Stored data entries
╔══

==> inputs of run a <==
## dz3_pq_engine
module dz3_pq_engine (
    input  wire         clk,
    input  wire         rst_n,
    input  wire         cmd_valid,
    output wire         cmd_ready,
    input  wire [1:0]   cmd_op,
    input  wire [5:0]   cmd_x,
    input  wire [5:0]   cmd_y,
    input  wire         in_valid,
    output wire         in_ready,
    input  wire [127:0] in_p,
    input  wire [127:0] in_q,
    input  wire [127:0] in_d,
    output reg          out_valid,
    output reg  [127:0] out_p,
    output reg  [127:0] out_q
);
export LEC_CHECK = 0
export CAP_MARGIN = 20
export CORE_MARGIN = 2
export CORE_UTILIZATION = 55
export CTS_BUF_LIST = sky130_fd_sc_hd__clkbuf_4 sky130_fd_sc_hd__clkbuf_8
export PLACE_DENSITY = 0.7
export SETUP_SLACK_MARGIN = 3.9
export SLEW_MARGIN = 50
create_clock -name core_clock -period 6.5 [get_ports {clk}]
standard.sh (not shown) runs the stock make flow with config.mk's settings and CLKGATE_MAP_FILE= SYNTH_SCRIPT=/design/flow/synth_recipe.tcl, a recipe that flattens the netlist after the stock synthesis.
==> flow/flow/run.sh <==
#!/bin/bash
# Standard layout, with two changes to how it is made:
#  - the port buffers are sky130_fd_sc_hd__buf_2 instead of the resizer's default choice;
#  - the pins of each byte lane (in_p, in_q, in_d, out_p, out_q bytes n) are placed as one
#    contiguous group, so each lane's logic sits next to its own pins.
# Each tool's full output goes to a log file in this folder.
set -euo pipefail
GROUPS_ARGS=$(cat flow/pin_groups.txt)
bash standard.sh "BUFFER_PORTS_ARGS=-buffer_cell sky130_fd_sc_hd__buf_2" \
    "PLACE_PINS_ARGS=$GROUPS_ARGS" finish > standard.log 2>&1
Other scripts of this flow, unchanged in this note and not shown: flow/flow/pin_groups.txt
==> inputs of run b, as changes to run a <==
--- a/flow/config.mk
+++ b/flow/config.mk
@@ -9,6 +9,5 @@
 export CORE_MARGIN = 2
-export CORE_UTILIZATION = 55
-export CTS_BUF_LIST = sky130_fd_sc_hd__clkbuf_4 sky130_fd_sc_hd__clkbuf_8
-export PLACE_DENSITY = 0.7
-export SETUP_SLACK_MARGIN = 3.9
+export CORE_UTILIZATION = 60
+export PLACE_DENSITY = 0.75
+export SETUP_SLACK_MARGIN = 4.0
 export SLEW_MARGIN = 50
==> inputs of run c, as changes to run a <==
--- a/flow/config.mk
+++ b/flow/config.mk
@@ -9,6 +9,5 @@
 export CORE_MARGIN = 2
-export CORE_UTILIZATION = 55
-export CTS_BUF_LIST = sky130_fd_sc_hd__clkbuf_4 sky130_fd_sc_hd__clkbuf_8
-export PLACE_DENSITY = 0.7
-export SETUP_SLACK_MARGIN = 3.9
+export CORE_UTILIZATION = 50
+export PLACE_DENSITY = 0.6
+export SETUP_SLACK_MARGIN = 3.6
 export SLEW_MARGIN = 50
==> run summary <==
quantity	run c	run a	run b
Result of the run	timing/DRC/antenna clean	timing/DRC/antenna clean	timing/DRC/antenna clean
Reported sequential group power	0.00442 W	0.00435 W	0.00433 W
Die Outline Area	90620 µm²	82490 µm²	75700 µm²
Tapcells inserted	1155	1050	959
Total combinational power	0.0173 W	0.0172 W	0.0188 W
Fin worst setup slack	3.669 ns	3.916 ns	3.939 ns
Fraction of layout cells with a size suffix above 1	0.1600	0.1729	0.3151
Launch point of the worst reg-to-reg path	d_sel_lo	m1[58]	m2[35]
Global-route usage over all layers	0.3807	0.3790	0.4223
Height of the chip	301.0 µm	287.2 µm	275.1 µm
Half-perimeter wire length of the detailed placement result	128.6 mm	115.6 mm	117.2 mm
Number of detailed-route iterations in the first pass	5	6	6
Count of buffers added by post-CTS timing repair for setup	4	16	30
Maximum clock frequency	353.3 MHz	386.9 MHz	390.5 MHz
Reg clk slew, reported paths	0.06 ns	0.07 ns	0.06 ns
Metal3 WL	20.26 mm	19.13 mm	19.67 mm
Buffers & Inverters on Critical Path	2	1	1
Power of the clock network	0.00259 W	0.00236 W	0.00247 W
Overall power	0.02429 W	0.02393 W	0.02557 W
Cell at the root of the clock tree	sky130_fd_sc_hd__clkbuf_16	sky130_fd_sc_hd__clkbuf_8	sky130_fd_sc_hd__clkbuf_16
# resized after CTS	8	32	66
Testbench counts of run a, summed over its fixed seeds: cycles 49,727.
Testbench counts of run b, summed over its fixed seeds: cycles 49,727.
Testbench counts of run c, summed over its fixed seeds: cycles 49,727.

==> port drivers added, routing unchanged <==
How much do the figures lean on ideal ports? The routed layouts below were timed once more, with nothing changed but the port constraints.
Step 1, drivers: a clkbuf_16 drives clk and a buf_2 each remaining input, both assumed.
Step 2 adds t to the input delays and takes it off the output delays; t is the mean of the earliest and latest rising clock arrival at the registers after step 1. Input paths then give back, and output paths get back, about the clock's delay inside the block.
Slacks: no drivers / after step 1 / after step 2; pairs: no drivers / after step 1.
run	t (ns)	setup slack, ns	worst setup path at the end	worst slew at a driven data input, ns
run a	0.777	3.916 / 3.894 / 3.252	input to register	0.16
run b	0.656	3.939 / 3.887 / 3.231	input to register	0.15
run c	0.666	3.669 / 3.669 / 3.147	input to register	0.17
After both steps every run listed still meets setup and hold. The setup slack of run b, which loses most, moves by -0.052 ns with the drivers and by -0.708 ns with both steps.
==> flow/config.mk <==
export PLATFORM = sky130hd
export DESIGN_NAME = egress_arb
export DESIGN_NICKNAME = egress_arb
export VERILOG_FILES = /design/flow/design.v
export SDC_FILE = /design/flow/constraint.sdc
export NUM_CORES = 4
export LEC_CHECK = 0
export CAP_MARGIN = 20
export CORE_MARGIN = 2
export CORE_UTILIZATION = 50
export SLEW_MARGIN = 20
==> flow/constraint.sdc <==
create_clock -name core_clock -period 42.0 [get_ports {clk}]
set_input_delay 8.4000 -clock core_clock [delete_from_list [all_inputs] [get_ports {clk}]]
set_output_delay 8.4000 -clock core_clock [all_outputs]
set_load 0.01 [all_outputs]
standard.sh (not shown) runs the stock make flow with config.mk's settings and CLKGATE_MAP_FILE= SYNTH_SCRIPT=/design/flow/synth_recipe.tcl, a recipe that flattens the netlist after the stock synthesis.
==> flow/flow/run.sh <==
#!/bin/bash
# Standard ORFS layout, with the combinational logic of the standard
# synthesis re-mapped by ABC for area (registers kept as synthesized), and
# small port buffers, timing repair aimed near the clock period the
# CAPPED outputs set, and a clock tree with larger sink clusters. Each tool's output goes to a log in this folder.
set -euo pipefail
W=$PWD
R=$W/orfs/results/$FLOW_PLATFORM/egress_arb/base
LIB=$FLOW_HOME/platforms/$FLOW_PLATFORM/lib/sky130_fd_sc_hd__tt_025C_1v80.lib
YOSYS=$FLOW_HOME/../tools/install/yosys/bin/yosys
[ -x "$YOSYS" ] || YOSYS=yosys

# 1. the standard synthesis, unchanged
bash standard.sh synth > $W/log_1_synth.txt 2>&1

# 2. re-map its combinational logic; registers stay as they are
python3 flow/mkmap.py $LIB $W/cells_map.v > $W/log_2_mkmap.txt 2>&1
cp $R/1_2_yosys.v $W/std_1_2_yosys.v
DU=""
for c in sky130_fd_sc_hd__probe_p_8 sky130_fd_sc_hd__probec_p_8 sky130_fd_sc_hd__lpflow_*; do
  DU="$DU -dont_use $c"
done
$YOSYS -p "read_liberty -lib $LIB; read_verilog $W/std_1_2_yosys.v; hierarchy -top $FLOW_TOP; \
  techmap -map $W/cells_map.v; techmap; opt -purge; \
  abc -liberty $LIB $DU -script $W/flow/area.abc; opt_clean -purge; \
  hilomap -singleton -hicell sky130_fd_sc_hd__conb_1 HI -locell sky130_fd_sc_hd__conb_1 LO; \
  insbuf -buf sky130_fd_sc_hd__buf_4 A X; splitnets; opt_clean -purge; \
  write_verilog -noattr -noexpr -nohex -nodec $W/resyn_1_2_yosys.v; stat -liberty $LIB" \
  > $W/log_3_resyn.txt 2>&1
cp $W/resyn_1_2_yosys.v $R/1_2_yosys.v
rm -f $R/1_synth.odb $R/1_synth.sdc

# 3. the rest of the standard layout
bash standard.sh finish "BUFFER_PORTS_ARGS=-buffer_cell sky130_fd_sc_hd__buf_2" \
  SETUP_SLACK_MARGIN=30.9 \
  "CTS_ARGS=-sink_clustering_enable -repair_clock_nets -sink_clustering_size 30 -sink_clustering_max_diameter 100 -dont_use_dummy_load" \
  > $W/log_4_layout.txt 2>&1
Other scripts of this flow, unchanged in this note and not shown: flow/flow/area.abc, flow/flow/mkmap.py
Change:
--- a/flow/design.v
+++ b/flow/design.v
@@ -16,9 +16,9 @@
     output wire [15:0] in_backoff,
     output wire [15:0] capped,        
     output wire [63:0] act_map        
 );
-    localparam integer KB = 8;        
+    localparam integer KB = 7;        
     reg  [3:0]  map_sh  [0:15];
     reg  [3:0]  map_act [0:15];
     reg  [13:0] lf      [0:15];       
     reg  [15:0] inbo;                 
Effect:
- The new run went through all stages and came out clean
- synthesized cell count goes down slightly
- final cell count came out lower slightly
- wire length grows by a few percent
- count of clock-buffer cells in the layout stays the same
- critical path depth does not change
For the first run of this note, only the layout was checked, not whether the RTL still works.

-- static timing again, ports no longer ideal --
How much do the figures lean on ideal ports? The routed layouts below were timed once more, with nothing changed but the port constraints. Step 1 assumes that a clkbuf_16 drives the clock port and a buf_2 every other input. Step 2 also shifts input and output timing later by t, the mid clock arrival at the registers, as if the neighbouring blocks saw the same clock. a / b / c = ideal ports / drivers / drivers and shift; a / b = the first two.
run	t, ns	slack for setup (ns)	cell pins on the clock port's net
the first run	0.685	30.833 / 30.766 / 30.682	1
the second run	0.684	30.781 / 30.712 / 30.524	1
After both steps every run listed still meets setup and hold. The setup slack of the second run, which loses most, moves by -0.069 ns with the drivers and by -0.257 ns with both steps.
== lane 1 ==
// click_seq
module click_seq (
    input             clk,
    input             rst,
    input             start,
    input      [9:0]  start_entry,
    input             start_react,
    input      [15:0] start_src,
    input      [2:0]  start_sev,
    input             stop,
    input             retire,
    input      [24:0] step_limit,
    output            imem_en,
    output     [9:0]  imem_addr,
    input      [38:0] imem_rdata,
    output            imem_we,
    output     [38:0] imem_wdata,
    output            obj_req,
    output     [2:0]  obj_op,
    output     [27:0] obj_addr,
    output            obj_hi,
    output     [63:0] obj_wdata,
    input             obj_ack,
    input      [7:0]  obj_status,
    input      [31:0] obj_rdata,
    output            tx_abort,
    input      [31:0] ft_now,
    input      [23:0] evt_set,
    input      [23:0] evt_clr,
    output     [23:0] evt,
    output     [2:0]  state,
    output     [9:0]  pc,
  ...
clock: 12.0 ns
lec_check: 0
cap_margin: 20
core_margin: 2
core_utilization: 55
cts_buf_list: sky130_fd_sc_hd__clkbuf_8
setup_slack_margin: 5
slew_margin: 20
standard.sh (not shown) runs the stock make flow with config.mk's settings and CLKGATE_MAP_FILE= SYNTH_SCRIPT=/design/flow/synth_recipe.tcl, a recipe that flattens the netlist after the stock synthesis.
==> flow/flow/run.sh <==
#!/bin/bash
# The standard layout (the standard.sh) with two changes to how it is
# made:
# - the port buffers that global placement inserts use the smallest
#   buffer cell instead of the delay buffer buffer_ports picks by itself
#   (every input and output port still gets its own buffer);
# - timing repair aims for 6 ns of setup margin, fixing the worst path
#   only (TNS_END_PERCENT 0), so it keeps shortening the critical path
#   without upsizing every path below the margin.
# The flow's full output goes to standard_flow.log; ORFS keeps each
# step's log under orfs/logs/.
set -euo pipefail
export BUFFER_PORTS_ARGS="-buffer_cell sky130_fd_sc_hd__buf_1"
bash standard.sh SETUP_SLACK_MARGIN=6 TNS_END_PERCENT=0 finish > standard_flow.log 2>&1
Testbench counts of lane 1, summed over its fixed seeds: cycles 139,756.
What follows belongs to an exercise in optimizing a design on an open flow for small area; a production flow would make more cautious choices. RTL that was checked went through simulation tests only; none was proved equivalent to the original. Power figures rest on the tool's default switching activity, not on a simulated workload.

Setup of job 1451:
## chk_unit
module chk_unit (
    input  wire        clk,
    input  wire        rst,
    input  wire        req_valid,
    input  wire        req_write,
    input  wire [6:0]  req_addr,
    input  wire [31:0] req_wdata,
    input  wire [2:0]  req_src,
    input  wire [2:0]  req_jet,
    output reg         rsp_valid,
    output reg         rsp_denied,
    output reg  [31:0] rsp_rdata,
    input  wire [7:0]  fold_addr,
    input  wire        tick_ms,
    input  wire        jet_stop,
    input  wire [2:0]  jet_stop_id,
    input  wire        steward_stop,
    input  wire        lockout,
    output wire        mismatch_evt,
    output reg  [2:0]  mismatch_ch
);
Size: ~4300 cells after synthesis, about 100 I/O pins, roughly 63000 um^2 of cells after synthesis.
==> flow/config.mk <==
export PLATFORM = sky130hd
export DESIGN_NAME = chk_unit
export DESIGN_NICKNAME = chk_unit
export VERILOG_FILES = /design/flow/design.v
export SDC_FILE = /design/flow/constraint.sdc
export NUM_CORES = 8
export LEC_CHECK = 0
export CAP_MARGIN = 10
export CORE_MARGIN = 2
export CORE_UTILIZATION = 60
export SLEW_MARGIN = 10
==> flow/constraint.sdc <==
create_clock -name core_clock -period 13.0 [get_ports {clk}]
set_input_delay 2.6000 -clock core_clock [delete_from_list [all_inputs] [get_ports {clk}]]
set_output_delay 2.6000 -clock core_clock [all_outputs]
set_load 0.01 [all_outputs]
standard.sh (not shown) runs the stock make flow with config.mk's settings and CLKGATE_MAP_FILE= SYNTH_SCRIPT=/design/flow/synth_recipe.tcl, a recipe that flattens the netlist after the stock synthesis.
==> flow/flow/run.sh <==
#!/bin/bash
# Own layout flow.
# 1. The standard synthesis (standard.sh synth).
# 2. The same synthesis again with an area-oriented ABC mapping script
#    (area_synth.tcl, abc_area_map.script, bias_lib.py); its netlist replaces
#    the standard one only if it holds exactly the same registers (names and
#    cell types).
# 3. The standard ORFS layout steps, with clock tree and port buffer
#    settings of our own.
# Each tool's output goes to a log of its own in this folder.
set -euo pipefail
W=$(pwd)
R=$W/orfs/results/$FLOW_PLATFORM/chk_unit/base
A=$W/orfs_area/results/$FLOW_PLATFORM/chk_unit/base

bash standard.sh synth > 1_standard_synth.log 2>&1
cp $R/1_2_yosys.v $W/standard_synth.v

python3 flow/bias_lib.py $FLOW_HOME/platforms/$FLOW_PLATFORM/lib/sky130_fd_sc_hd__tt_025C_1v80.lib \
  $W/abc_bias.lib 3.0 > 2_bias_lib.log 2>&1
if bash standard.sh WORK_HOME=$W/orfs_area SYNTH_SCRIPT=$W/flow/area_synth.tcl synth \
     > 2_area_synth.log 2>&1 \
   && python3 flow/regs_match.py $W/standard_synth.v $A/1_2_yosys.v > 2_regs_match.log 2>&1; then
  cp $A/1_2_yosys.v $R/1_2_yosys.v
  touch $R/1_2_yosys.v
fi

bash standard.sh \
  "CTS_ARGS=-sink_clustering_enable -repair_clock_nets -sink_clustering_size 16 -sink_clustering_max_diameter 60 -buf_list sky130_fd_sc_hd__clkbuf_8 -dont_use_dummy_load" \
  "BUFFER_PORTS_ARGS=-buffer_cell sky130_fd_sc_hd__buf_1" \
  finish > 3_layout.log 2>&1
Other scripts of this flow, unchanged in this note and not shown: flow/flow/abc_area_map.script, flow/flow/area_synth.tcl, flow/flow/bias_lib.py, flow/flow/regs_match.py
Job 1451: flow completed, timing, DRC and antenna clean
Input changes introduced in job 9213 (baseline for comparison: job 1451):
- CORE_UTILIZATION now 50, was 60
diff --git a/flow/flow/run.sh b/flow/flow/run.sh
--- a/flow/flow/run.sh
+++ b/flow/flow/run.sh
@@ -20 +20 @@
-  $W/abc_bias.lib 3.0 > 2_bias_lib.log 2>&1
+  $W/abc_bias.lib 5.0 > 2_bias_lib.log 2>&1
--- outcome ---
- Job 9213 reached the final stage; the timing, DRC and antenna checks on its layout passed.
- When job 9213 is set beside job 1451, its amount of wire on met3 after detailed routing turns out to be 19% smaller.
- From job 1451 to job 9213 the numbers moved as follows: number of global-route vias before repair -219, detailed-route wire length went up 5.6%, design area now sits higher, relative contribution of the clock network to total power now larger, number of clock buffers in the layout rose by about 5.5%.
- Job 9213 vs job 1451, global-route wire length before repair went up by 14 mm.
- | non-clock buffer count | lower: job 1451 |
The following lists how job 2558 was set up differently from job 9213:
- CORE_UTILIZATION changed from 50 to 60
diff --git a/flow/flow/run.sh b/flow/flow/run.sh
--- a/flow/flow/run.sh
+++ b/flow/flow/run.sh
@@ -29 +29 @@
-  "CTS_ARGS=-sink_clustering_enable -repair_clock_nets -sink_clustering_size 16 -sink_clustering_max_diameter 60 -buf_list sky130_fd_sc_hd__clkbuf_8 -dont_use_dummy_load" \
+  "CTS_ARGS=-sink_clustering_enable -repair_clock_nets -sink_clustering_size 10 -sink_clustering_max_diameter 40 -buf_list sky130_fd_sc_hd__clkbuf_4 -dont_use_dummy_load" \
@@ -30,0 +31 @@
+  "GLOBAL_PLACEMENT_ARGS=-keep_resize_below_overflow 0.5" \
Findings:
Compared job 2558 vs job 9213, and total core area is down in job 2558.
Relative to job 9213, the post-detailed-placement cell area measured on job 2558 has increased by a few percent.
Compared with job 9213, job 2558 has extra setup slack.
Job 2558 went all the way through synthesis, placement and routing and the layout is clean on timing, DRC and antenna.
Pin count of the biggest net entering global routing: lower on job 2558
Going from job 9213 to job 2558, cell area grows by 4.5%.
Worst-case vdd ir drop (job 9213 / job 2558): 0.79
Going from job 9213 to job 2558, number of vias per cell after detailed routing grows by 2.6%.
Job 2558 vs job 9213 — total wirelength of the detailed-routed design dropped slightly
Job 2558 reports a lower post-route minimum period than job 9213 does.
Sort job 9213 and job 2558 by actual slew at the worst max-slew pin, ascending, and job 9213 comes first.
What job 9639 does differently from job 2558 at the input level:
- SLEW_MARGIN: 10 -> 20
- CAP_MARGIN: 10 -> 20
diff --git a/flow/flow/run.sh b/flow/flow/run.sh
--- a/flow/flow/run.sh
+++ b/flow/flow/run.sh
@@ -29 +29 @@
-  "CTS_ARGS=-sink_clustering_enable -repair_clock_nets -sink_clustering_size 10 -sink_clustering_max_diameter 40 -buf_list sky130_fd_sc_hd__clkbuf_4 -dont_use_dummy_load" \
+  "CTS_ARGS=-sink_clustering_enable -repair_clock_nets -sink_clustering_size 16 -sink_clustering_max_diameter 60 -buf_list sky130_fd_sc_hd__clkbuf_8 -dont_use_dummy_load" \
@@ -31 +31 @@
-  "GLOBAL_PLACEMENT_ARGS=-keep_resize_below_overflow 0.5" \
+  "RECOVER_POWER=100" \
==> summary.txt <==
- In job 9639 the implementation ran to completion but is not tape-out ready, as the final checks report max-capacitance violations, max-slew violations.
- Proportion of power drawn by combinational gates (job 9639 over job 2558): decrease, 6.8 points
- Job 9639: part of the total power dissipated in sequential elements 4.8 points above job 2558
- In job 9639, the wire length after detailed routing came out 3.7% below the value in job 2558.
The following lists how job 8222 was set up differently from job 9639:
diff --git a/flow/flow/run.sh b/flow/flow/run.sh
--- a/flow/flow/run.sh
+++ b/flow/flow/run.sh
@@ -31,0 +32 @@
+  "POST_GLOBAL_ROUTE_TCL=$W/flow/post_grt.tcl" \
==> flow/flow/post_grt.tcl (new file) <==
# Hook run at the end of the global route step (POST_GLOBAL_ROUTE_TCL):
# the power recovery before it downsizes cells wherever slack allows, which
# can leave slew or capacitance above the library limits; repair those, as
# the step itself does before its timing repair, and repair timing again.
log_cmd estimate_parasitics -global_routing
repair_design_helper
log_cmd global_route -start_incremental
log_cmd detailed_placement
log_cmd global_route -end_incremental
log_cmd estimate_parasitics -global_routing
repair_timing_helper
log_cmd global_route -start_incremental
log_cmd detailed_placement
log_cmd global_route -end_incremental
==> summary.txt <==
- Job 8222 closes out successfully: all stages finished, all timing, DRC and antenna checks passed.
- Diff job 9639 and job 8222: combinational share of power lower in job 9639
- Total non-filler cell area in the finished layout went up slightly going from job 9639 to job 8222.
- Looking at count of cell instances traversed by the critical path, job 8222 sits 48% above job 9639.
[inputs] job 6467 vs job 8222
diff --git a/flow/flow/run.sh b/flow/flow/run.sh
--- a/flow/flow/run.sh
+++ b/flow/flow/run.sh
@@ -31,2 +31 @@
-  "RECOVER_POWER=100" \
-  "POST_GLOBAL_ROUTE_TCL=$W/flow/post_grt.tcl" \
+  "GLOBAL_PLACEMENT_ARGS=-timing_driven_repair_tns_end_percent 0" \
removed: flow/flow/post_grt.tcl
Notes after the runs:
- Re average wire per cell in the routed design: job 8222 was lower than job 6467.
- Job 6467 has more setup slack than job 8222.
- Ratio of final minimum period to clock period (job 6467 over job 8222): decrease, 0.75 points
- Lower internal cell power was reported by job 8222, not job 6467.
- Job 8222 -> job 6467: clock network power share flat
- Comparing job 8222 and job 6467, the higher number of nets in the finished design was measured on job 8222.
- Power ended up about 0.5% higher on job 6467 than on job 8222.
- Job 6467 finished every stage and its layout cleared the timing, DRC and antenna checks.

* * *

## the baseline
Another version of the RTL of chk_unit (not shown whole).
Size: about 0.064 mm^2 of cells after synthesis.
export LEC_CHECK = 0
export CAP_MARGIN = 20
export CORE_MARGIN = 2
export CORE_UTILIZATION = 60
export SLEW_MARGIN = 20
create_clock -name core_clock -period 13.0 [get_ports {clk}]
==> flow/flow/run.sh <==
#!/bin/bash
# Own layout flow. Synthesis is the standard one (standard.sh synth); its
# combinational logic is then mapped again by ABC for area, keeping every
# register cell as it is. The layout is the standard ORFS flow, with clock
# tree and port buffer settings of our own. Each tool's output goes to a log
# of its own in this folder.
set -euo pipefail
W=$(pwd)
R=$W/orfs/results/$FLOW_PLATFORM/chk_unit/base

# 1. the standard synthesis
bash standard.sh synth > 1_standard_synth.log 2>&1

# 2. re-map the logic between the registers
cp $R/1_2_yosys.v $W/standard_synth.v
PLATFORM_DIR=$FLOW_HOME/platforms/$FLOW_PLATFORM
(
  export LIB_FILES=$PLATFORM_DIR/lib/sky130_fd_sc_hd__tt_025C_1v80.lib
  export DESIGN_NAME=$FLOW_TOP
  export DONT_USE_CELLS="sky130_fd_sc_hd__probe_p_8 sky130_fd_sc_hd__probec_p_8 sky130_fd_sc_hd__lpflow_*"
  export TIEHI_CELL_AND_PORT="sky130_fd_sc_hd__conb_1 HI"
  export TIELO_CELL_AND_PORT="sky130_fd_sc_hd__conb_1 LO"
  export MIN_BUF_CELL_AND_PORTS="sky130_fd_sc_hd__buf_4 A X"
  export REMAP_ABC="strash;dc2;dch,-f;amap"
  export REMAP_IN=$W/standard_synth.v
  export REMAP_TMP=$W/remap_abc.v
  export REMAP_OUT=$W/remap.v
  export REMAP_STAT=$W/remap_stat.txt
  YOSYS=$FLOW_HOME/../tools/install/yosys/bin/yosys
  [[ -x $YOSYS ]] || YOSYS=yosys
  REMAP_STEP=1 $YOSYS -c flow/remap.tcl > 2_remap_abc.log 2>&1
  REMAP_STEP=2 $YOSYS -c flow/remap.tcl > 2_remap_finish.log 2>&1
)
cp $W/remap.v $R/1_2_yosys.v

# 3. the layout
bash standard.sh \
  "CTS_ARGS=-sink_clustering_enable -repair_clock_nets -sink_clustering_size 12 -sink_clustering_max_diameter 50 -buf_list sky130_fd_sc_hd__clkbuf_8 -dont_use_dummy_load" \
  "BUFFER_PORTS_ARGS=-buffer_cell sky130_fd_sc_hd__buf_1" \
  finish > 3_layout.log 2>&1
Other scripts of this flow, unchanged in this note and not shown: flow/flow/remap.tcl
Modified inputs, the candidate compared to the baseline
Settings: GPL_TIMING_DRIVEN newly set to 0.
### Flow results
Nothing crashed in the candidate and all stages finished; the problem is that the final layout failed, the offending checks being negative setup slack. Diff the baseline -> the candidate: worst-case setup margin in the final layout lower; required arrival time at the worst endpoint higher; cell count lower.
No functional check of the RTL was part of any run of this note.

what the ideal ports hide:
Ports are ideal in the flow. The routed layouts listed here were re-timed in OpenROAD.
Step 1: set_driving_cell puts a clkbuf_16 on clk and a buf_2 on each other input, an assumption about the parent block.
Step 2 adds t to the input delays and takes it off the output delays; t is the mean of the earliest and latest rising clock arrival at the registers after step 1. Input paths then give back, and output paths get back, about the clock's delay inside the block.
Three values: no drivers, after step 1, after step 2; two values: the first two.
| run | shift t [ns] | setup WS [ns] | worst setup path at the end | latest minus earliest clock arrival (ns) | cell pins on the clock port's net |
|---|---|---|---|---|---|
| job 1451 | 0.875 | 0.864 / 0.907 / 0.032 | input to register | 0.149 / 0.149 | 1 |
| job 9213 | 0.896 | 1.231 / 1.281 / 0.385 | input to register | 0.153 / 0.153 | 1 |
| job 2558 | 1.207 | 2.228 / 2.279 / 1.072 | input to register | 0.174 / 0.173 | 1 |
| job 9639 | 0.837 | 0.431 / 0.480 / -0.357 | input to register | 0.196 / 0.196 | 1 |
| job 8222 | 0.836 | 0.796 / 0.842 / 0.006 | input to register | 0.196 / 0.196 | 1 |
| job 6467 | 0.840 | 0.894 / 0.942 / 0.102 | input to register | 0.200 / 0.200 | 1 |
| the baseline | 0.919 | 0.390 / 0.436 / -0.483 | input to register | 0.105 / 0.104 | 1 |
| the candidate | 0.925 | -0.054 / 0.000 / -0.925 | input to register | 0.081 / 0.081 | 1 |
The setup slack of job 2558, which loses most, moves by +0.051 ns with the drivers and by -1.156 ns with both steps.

╚══

Taking the entries above, write out exactly the lines starting with the line containing "hilomap -singleton -hicell" and going on through the line containing "-- static timing", both included, and nothing else.

Problem solution:
  hilomap -singleton -hicell sky130_fd_sc_hd__conb_1 HI -locell sky130_fd_sc_hd__conb_1 LO; \
  insbuf -buf sky130_fd_sc_hd__buf_4 A X; splitnets; opt_clean -purge; \
  write_verilog -noattr -noexpr -nohex -nodec $W/resyn_1_2_yosys.v; stat -liberty $LIB" \
  > $W/log_3_resyn.txt 2>&1
cp $W/resyn_1_2_yosys.v $R/1_2_yosys.v
rm -f $R/1_synth.odb $R/1_synth.sdc

# 3. the rest of the standard layout
bash standard.sh finish "BUFFER_PORTS_ARGS=-buffer_cell sky130_fd_sc_hd__buf_2" \
  SETUP_SLACK_MARGIN=30.9 \
  "CTS_ARGS=-sink_clustering_enable -repair_clock_nets -sink_clustering_size 30 -sink_clustering_max_diameter 100 -dont_use_dummy_load" \
  > $W/log_4_layout.txt 2>&1
Other scripts of this flow, unchanged in this note and not shown: flow/flow/area.abc, flow/flow/mkmap.py
Change:
--- a/flow/design.v
+++ b/flow/design.v
@@ -16,9 +16,9 @@
     output wire [15:0] in_backoff,
     output wire [15:0] capped,        
     output wire [63:0] act_map        
 );
-    localparam integer KB = 8;        
+    localparam integer KB = 7;        
     reg  [3:0]  map_sh  [0:15];
     reg  [3:0]  map_act [0:15];
     reg  [13:0] lf      [0:15];       
     reg  [15:0] inbo;                 
Effect:
- The new run went through all stages and came out clean
- synthesized cell count goes down slightly
- final cell count came out lower slightly
- wire length grows by a few percent
- count of clock-buffer cells in the layout stays the same
- critical path depth does not change
For the first run of this note, only the layout was checked, not whether the RTL still works.

-- static timing again, ports no longer ideal --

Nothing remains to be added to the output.